#### Data for this task
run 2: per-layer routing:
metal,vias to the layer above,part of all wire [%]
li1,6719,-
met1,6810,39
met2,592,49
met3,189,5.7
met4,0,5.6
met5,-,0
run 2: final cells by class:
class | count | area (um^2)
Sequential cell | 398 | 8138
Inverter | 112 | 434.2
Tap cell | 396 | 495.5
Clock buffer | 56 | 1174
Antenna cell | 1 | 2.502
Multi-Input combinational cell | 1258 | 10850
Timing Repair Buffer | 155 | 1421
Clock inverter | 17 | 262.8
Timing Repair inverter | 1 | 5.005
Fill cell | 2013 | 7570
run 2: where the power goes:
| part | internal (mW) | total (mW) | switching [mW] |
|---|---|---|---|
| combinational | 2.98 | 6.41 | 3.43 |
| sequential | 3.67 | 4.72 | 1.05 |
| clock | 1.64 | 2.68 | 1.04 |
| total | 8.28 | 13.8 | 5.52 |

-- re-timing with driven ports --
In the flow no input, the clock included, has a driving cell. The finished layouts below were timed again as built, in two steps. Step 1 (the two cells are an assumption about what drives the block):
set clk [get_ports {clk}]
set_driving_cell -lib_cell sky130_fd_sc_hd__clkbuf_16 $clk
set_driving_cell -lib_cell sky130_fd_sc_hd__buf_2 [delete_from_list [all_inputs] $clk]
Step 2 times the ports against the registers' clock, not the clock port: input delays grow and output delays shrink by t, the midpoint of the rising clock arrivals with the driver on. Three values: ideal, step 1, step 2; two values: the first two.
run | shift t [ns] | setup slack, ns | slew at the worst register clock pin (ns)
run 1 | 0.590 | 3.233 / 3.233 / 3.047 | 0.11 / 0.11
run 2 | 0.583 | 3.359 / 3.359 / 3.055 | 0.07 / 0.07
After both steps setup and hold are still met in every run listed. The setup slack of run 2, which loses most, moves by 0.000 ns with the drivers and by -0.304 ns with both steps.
This design comes from an exercise in tuning for small area on the open sky130 flow, not from production work.
Power figures rest on the tool's default switching activity, not on a simulated workload.

## run 1
==> flow/design.v <==
module clock_divider (
    input  wire clk,
    input  wire rst_n,
    output wire tick
);
    reg [5:0] counter_reg;
    assign tick = counter_reg[5] & counter_reg[4] & ~counter_reg[3] & counter_reg[0];
    always @(posedge clk or negedge rst_n) begin
        if (!rst_n)
            counter_reg <= 6'd63;
        else if (tick)
            counter_reg <= 6'd0;
        else
            counter_reg <= counter_reg + 6'd1;
    end
endmodule
module debounce_sampler (
    input  wire clk,
    input  wire rst_n,
    output wire sample
);
    reg [2:0] johnson;
    assign sample = johnson[2] & ~johnson[1];
    always @(posedge clk or negedge rst_n) begin
        if (!rst_n)
            johnson <= 3'b000;
        else
            johnson <= {johnson[1:0], ~johnson[2]};
    end
endmodule
module button_debouncer (
    input  wire clk,
    input  wire rst_n,
    input  wire btn_in,
    input  wire sample,
    input  wire tick,
    output reg  btn_evt
);
    reg [1:0] sync_ff;           
    reg debounced_level;
    reg last_debounced_level;
    wire both_hi = sync_ff[1] & sync_ff[0];
    wire both_lo = ~(sync_ff[1] | sync_ff[0]);
    wire press   = sample & both_hi & ~last_debounced_level;
    always @(posedge clk)
        sync_ff <= {sync_ff[0], btn_in};
    always @(posedge clk or negedge rst_n) begin
        if (!rst_n) begin
            debounced_level      <= 1'b0;
            last_debounced_level <= 1'b0;
            btn_evt              <= 1'b0;
        end else begin
            if (sample) begin
                last_debounced_level <= debounced_level;
                if (both_hi)
                    debounced_level <= 1'b1;
                else if (both_lo)
                    debounced_level <= 1'b0;
            end
            btn_evt <= (btn_evt & ~tick) | press;
        end
    end
endmodule
module lfsr (
    input wire clk,
    input wire rst_n,
    input wire tick,
    output wire [7:0] data_out
);
    reg [7:0] lfsr_reg;
    wire feedback_bit;
    assign feedback_bit = lfsr_reg[7] ^ lfsr_reg[5] ^ lfsr_reg[4] ^ lfsr_reg[3];
    always @(posedge clk or negedge rst_n) begin
        if (!rst_n) begin
            lfsr_reg <= 8'hA1;
        end else if (tick) begin
            lfsr_reg <= {feedback_bit, lfsr_reg[7:1]};
        end
    end
    assign data_out = lfsr_reg;
endmodule
module pattern_memory (
    input  wire       clk,
    input  wire       write_en,
    input  wire [5:0] addr,
    input  wire [1:0] data_in,
    output reg  [1:0] rd_data
);
    reg [127:0] ring;
    reg [4:0]   pos;
    wire [3:0] head   = ring[3:0];
    wire       hit    = (pos == addr[5:1]);
    wire       wr_hit = write_en & hit;
    wire [3:0] feed   = {(wr_hit &  addr[0]) ? data_in : head[3:2],
                         (wr_hit & ~addr[0]) ? data_in : head[1:0]};
    always @(posedge clk) begin
        ring <= {feed, ring[127:4]};
        pos  <= pos + 5'd1;
        if (hit)
            rd_data <= addr[0] ? head[3:2] : head[1:0];
    end
endmodule
module game_fsm (
    input  wire       clk,
    input  wire       rst_n,
    input  wire       tick,
    input  wire [3:0] btn_evt,
    input  wire [1:0] lfsr_data,
    output wire       mem_write_en,
    output wire [5:0] mem_addr,
    output wire [1:0] mem_data_in,
    input  wire [1:0] mem_data_out,
    output wire [3:0] game_leds,
    output wire       led_success,
    output wire       led_fail,
    output wire [3:0] score_out
);
    localparam S_IDLE       = 4'd0;
    localparam S_IDLE_F     = 4'd1;
    localparam S_LVL_FIRST  = 4'd2;
    localparam S_LVL_NEXT   = 4'd3;
    localparam S_SHOW_DELAY = 4'd4;
    localparam S_LED_ON     = 4'd5;
    localparam S_LED_OFF    = 4'd6;
    localparam S_WAIT       = 4'd7;
    localparam S_CHECK_OK   = 4'd8;
    localparam S_CHECK_BAD  = 4'd9;
    localparam S_SUCCESS    = 4'd10;
    localparam S_FAIL       = 4'd11;
    localparam S_FAIL_WAIT  = 4'd12;
    reg [3:0] state;
    reg [6:0] timer;             
    reg [5:0] index;             
    reg [5:0] won;
    wire done = timer[6] & timer[5] & timer[4] & timer[1] & timer[0];
    wire last = (index == won) & ~(&won);
    wire any_btn = |btn_evt;
    reg [3:0] colour_leds;
    always @(*) begin
        case (mem_data_out)
            2'b00: colour_leds = 4'b0001;
            2'b01: colour_leds = 4'b0010;
            2'b10: colour_leds = 4'b0100;
            default: colour_leds = 4'b1000;
        endcase
    end
    wire bad = |(btn_evt & ~colour_leds);
    assign game_leds   = (state == S_LED_OFF) ? colour_leds :
                         {4{(state == S_FAIL_WAIT) & timer[3]}};
    assign led_success = (state == S_LVL_NEXT);
    assign led_fail    = (state == S_FAIL_WAIT) | (state == S_IDLE_F);
    assign score_out   = won[3:0];
    assign mem_write_en = (state == S_LVL_FIRST) | (state == S_LVL_NEXT);
    assign mem_addr     = index;
    assign mem_data_in  = lfsr_data;
    always @(posedge clk) begin
        if (tick) begin
            case (state)
                S_SHOW_DELAY, S_LED_OFF, S_FAIL_WAIT: timer <= timer + 7'd1;
                S_FAIL:  timer <= 7'd15;
                default: timer <= 7'd65;
            endcase
            case (state)
                S_IDLE, S_IDLE_F, S_LVL_FIRST, S_LVL_NEXT:
                    index <= 6'd0;
                S_LED_OFF:  if (done) index <= last ? 6'd0 : index + 6'd1;
                S_CHECK_OK: index <= index + 6'd1;
                default: ;
            endcase
        end
    end
    always @(posedge clk or negedge rst_n) begin
        if (!rst_n) begin
            state <= S_IDLE;
            won   <= 6'd0;
        end else if (tick) begin
            case (state)
                S_IDLE, S_IDLE_F:
                    state <= any_btn ? S_LVL_FIRST : S_IDLE;
                S_LVL_FIRST, S_LVL_NEXT:
                    state <= S_SHOW_DELAY;
                S_SHOW_DELAY:
                    if (done) state <= S_LED_ON;
                S_LED_ON:
                    state <= S_LED_OFF;
                S_LED_OFF:
                    if (done) state <= last ? S_WAIT : S_LED_ON;
                S_WAIT:
                    if (any_btn) state <= bad ? S_CHECK_BAD : S_CHECK_OK;
                S_CHECK_OK:
                    state <= last ? S_SUCCESS : S_WAIT;
                S_CHECK_BAD:
                    state <= S_FAIL;
                S_SUCCESS: begin
                    won   <= won + 6'd1;
                    state <= S_LVL_NEXT;
                end
                S_FAIL: begin
                    won   <= 6'd0;
                    state <= S_FAIL_WAIT;
                end
                S_FAIL_WAIT:
                    if (done) state <= S_IDLE_F;
                default:
                    state <= S_IDLE;
            endcase
        end
    end
endmodule
module seven_seg (
    input wire [3:0] num_in,
    output reg [6:0] seg_out
);
    always @(*) begin
        case (num_in)
            4'h0: seg_out = 7'b1000000;  
            4'h1: seg_out = 7'b1111001;  
            4'h2: seg_out = 7'b0100100;  
            4'h3: seg_out = 7'b0110000;  
            4'h4: seg_out = 7'b0011001;  
            4'h5: seg_out = 7'b0010010;  
            4'h6: seg_out = 7'b0000010;  
            4'h7: seg_out = 7'b1111000;  
            4'h8: seg_out = 7'b0000000;  
            4'h9: seg_out = 7'b0010000;  
            4'hA: seg_out = 7'b0001000;  
            4'hB: seg_out = 7'b0000011;  
            4'hC: seg_out = 7'b1000110;  
            4'hD: seg_out = 7'b0100001;  
            4'hE: seg_out = 7'b0000110;  
            4'hF: seg_out = 7'b0001110;  
            default: seg_out = 7'b1111111;
        endcase
    end
endmodule
module simon_top (
    input wire CLOCK_50,
    input wire [0:0] KEY,     
    input wire [3:0] SW,      
    output wire [9:0] LEDR,
    output wire [6:0] HEX0    
);
    wire rst_n = KEY[0];
    wire tick;
    wire sample;
    wire [3:0] btn_evt;
    wire [7:0] lfsr_out;
    wire mem_write_en;
    wire [5:0] mem_addr;
    wire [1:0] mem_data_in;
    wire [1:0] mem_data_out;
    wire [3:0] game_leds_out;
    wire led_success_out;
    wire led_fail_out;
    wire [3:0] score_out_fsm;
    clock_divider fsm_ticker (
        .clk(CLOCK_50),
        .rst_n(rst_n),
        .tick(tick)
    );
    debounce_sampler sampler (
        .clk(CLOCK_50),
        .rst_n(rst_n),
        .sample(sample)
    );
    button_debouncer debouncer_0 (.clk(CLOCK_50), .rst_n(rst_n), .btn_in(SW[0]), .sample(sample), .tick(tick), .btn_evt(btn_evt[0]));
    button_debouncer debouncer_1 (.clk(CLOCK_50), .rst_n(rst_n), .btn_in(SW[1]), .sample(sample), .tick(tick), .btn_evt(btn_evt[1]));
    button_debouncer debouncer_2 (.clk(CLOCK_50), .rst_n(rst_n), .btn_in(SW[2]), .sample(sample), .tick(tick), .btn_evt(btn_evt[2]));
    button_debouncer debouncer_3 (.clk(CLOCK_50), .rst_n(rst_n), .btn_in(SW[3]), .sample(sample), .tick(tick), .btn_evt(btn_evt[3]));
    lfsr lfsr_inst (
        .clk(CLOCK_50),
        .rst_n(rst_n),
        .tick(tick),
        .data_out(lfsr_out)
    );
    pattern_memory mem_inst (
        .clk(CLOCK_50),
        .write_en(mem_write_en),
        .addr(mem_addr),
        .data_in(mem_data_in),
        .rd_data(mem_data_out)
    );
    game_fsm the_game (
        .clk(CLOCK_50),
        .rst_n(rst_n),
        .tick(tick),
        .btn_evt(btn_evt),
        .lfsr_data(lfsr_out[1:0]),
        .mem_write_en(mem_write_en),
        .mem_addr(mem_addr),
        .mem_data_in(mem_data_in),
        .mem_data_out(mem_data_out),
        .game_leds(game_leds_out),
        .led_success(led_success_out),
        .led_fail(led_fail_out),
        .score_out(score_out_fsm)
    );
    seven_seg score_display (
        .num_in(score_out_fsm),
        .seg_out(HEX0)
    );
    assign LEDR[3:0] = game_leds_out;    
    assign LEDR[8]   = led_success_out;  
    assign LEDR[9]   = led_fail_out;     
    assign LEDR[7:4] = 4'b0000;
endmodule
clock: 10.0 ns
lec_check: 0
cap_margin: 20
core_margin: 2
core_utilization: 40
slew_margin: 20
standard.sh (not shown) runs the stock make flow with config.mk's settings and CLKGATE_MAP_FILE= SYNTH_SCRIPT=/design/flow/synth_recipe.tcl, a recipe that flattens the netlist after the stock synthesis.
==> flow/flow/run.sh <==
#!/bin/bash
# The standard layout, with CTS told not to add dummy loads and to use
# small clock buffers. Make's whole output goes to flow_make.log; ORFS keeps
# each step's log under orfs/logs/.
set -euo pipefail
CTS="-sink_clustering_enable -repair_clock_nets -dont_use_dummy_load -sink_clustering_size 20 -sink_clustering_max_diameter 100 -buf_list {sky130_fd_sc_hd__clkbuf_4 sky130_fd_sc_hd__clkbuf_8}"
bash standard.sh "CTS_ARGS=$CTS" finish > flow_make.log 2>&1
Run 1 completed every stage of the flow, and the final layout passed the timing, DRC and antenna checks.
[inputs] run 2 vs run 1
==> flow/flow/run.sh <==
#!/bin/bash
# The standard layout, with CTS told not to add dummy loads and to use
# small clock buffers, and buf_1 as the port buffers. Make's whole output goes
# to flow_make.log; ORFS keeps each step's log under orfs/logs/.
set -euo pipefail
CTS="-sink_clustering_enable -repair_clock_nets -dont_use_dummy_load -sink_clustering_size 30 -sink_clustering_max_diameter 100 -buf_list {sky130_fd_sc_hd__clkbuf_4 sky130_fd_sc_hd__clkbuf_8}"
bash standard.sh "CTS_ARGS=$CTS" "BUFFER_PORTS_ARGS=-buffer_cell sky130_fd_sc_hd__buf_1" finish > flow_make.log 2>&1
==> notes.md <==
Looking at post-detailed-placement cell area across run 2 and run 1, the one that comes out higher is run 1. The clock network power share was comparable across run 2 and run 1. When the final numbers for run 2 and run 1 were put side by side, the area growth from synthesis to final layout turned out to be smaller in run 2. On global-route wire length before repair, run 2 and run 1 are basically level.
No run of this note included a check of the RTL's function; only the layout flow was run.

afterwards: timing with drivers on the ports:
Ports are ideal in the flow. The routed layouts listed here were re-timed in OpenROAD. Step 1: set_driving_cell puts a clkbuf_16 on CLOCK_50 and a buf_2 on each other input, an assumption about the parent block. Step 2, shift: input delay + t, output delay - t, t = (earliest + latest rising clock arrival at the registers) / 2. This alone moves slack from input paths to output paths. Slacks: ideal ports / drivers / drivers and shift; pairs: ideal ports / drivers.
run | t, ns | slack for setup (ns) | hold WS [ns] | worst setup path at the end
run 1 | 0.462 | 5.501 / 5.470 / 5.932 | 0.310 / 0.310 / 0.310 | register to output
run 2 | 0.464 | 5.898 / 5.867 / 6.331 | 0.311 / 0.311 / 0.311 | register to output
After both steps every run listed still meets setup and hold.
This design comes from an exercise in tuning for small area and a short achievable clock period on the open sky130 flow, not from production work. In this exercise RTL edits were held to simulation tests only and were not proved equivalent to the original.

Setup of run 1:
==> flow/design.v (excerpt) <==
module resampler_q15 #(
    parameter TAP_COUNT = 9,
    parameter DATA_WIDTH = 16
)(
    input  logic                  clk,
    input  logic                  rst_n,
    input  logic signed [31:0]    ppm_in,
    input  logic [TAP_COUNT*DATA_WIDTH-1:0] coeffs,
    input  logic [DATA_WIDTH-1:0] data_in,
    input  logic                  data_in_valid,
    output logic                  data_in_ready,
    output logic [DATA_WIDTH-1:0] data_out,
    output logic                  data_out_valid
);
Settings: LEC_CHECK=0, ABC_AREA=1, CAP_MARGIN=20, CORE_MARGIN=2, CORE_UTILIZATION=65, CTS_CLUSTER_DIAMETER=100, CTS_CLUSTER_SIZE=24, SLEW_MARGIN=20, SYNTH_HIERARCHICAL=1, SYNTH_MINIMUM_KEEP_SIZE=0; clock period 19.0 ns.
standard.sh (not shown) runs the stock make flow with config.mk's settings and CLKGATE_MAP_FILE= SYNTH_SCRIPT=/design/flow/synth_recipe.tcl, a recipe that flattens the netlist after the stock synthesis.
==> flow/flow/run.sh <==
#!/bin/bash
# The standard layout (the standard.sh, ORFS synthesis to final), with:
# - the resizer's setup repair aimed below the clock period, so that it buffers
#   and sizes the design's long paths;
# - the synthesis buffers removed at floorplan, so that the resizer buffers
#   those nets itself;
# - the port buffers made as sky130_fd_sc_hd__buf_1 (the resizer sizes them up
#   where a path needs it).
# The SDC and every other setting are the standard flow's.
set -euo pipefail
bash standard.sh SETUP_SLACK_MARGIN=12.5 REMOVE_ABC_BUFFERS=1 \
  "BUFFER_PORTS_ARGS=-buffer_cell sky130_fd_sc_hd__buf_1" finish > standard_make.log 2>&1
Here is what was changed in the inputs of run 2 compared with run 1.
--- a/flow/design.v
+++ b/flow/design.v
@@ -7,21 +7,21 @@
     input  logic signed [31:0]    ppm_in,
     input  logic [TAP_COUNT*DATA_WIDTH-1:0] coeffs,
     input  logic [DATA_WIDTH-1:0] data_in,
     input  logic                  data_in_valid,
     output logic                  data_in_ready,
     output logic [DATA_WIDTH-1:0] data_out,
     output logic                  data_out_valid
 );
     logic signed [31:0] ppm_accum;
     logic [31:0] acc_next;       
-    logic overflow, shift;
+    logic overflow, shift, clr;
     logic [TAP_COUNT*DATA_WIDTH-1:0] creg;
     logic [15:0] x;
     logic [15:0] w0, w1, w2, w3, w4, w5, w6;
     logic [15:0] q;
     logic [19:0] ya, yb;
     logic yc;
     assign data_in_ready = 1'b1;
     assign overflow = ppm_accum[31] ^ ppm_accum[30];
     assign shift = overflow & data_in_valid;
     always_ff @(posedge clk or negedge rst_n)
@@ -8787,41 +8787,48 @@
     assign o4327 = x4182 ^ g4295;
     assign o4328 = x4183 ^ g4269;
     assign o4329 = x4184 ^ g4297;
     assign o4330 = x4185 ^ g4257;
     assign o4331 = x4186 ^ g4299;
     assign o4332 = x4187 ^ g4271;
     assign o4333 = x4188 ^ g4301;
     assign q = {o459, o457, o455, o453, o451, o449, o447, o445, o443, o441, o439, o437, o435, o433, o431, o429};
     assign acc_next = {o4333, o4332, o4331, o4330, o4329, o4328, o4327, o4326, o4325, o4324, o4323, o4322, o4321, o4320, o4319, o4318, o4317, o4316, o4315, o4314, o4313, o4312, o4311, o4310, o4309, o4308, o4307, o4306, o4305, o4304, o4303, x4157};
     always_ff @(posedge clk or negedge rst_n)
-        if (!rst_n) begin
+        if (!rst_n) clr <= 1'b1;
+        else clr <= 1'b0;
+    always_ff @(posedge clk)
+        if (clr) begin
             x <= '0;
             w0 <= 16'haaa6;
             w1 <= 16'hfffc;
             w2 <= 16'h5552;
             w3 <= 16'haaa8;
             w4 <= 16'hfffe;
             w5 <= 16'h5554;
             w6 <= 16'haaaa;
-            ya <= '0;
-            yb <= '0;
-            yc <= 1'b0;
         end else if (shift) begin
             x <= data_in;
             w0 <= {o918, o916, o914, o912, o910, o908, o906, o904, o902, o900, o898, o896, o894, o892, o890, o888};
             w1 <= {o1377, o1375, o1373, o1371, o1369, o1367, o1365, o1363, o1361, o1359, o1357, o1355, o1353, o1351, o1349, o1347};
             w2 <= {o1836, o1834, o1832, o1830, o1828, o1826, o1824, o1822, o1820, o1818, o1816, o1814, o1812, o1810, o1808, o1806};
             w3 <= {o2295, o2293, o2291, o2289, o2287, o2285, o2283, o2281, o2279, o2277, o2275, o2273, o2271, o2269, o2267, o2265};
             w4 <= {o2754, o2752, o2750, o2748, o2746, o2744, o2742, o2740, o2738, o2736, o2734, o2732, o2730, o2728, o2726, o2724};
             w5 <= {o3213, o3211, o3209, o3207, o3205, o3203, o3201, o3199, o3197, o3195, o3193, o3191, o3189, o3187, o3185, o3183};
             w6 <= {o3656, o3654, o3652, o3650, o3648, o3646, o3644, o3642, o3640, o3638, o3636, o3634, o3632, o3630, o3628, o3626};
+        end
+    always_ff @(posedge clk or negedge rst_n)
+        if (!rst_n) begin
+            ya <= '0;
+            yb <= '0;
+            yc <= 1'b0;
+        end else if (shift) begin
             ya <= {c3930, c3929, c3928, c3927, c3926, c3925, c3924, c3923, c3922, c3921, c3920, c3919, c3918, c3917, c3916, c3915, c3914, c3913, c3912, c3911};
             yb <= {h3931, s3930, s3929, s3928, s3927, s3926, s3925, s3924, s3923, s3922, s3921, s3920, s3919, s3918, s3917, s3916, s3915, s3914, s3913, s3912};
             yc <= g3971;
         end
     assign data_out = {o4124, o4122, o4120, o4118, o4116, o4114, o4112, o4110, o4108, o4106, o4104, o4102, o4100, o4098, o4096, o4094};
     assign data_out_valid = overflow;
 endmodule
 module fa_cell (input logic a, b, c, output logic s, co);
     assign s = a ^ b ^ c;
     assign co = (a & b) | (c & (a ^ b));
## What came out
In the metrics for run 2 and run 1, the one carrying the lower part of the cycle the worst path needs is run 1. Of the two candidates, run 1 has the worse area of the mapped netlist and run 2 the better one. In run 2 relative to run 1, count of buffers added by post-CTS timing repair for setup had gone up by more than a quarter. Run 2 -> run 1: number of maximum-capacitance violations delta 0, exact match. In run 2 the global-route usage turned out 1.1 points higher than in run 1. Run comparison: run 2 highest metal layer used by the detailed router met5; run 1 highest metal layer used by the detailed router met4. The clock-pin slew of the registers on the worst-case setup and hold paths was comparable across run 2 and run 1. Diff run 1 -> run 2 | number of vias after detailed routing | up slightly. | final worst slack | higher: run 1 |. Diff run 1 -> run 2: cell area went down by 0.44%, hold slack +0.016 ns, actual slew at the worst max-slew pin has increased, number of standard cells in the layout, taps in and fillers out neither gained nor lost much.

## static timing again, ports no longer ideal
No port has a modelled driver above. Below, the same layouts with a new extraction and two added sets of constraints. Step 1: set_driving_cell puts a clkbuf_16 on clk and a buf_2 on each other input, an assumption about the parent block. Step 2 moves the port delays by t, midway between the first and last clock arrival at a register: inputs arrive t later, outputs are due t later. That takes back most of the time a late clock gives input paths. Three values: ideal, step 1, step 2; two values: the first two.
| run | t (ns) | setup WS [ns] | pins driven straight from the clock port |
|---|---|---|---|
| run 1 | 0.760 | 12.436 / 12.449 / 11.721 | 1 |
| run 2 | 0.766 | 12.305 / 12.226 / 11.695 | 1 |
After both steps setup and hold are still met in every run listed. For run 1, which loses most, drivers alone change the setup slack by +0.013 ns; drivers and shift together by -0.715 ns.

#### Exercise aim
Each line in the listing where the word "production" is found is to be copied.

#### Answer box
This design comes from an exercise in tuning for small area on the open sky130 flow, not from production work.
This design comes from an exercise in tuning for small area and a short achievable clock period on the open sky130 flow, not from production work. In this exercise RTL edits were held to simulation tests only and were not proved equivalent to the original.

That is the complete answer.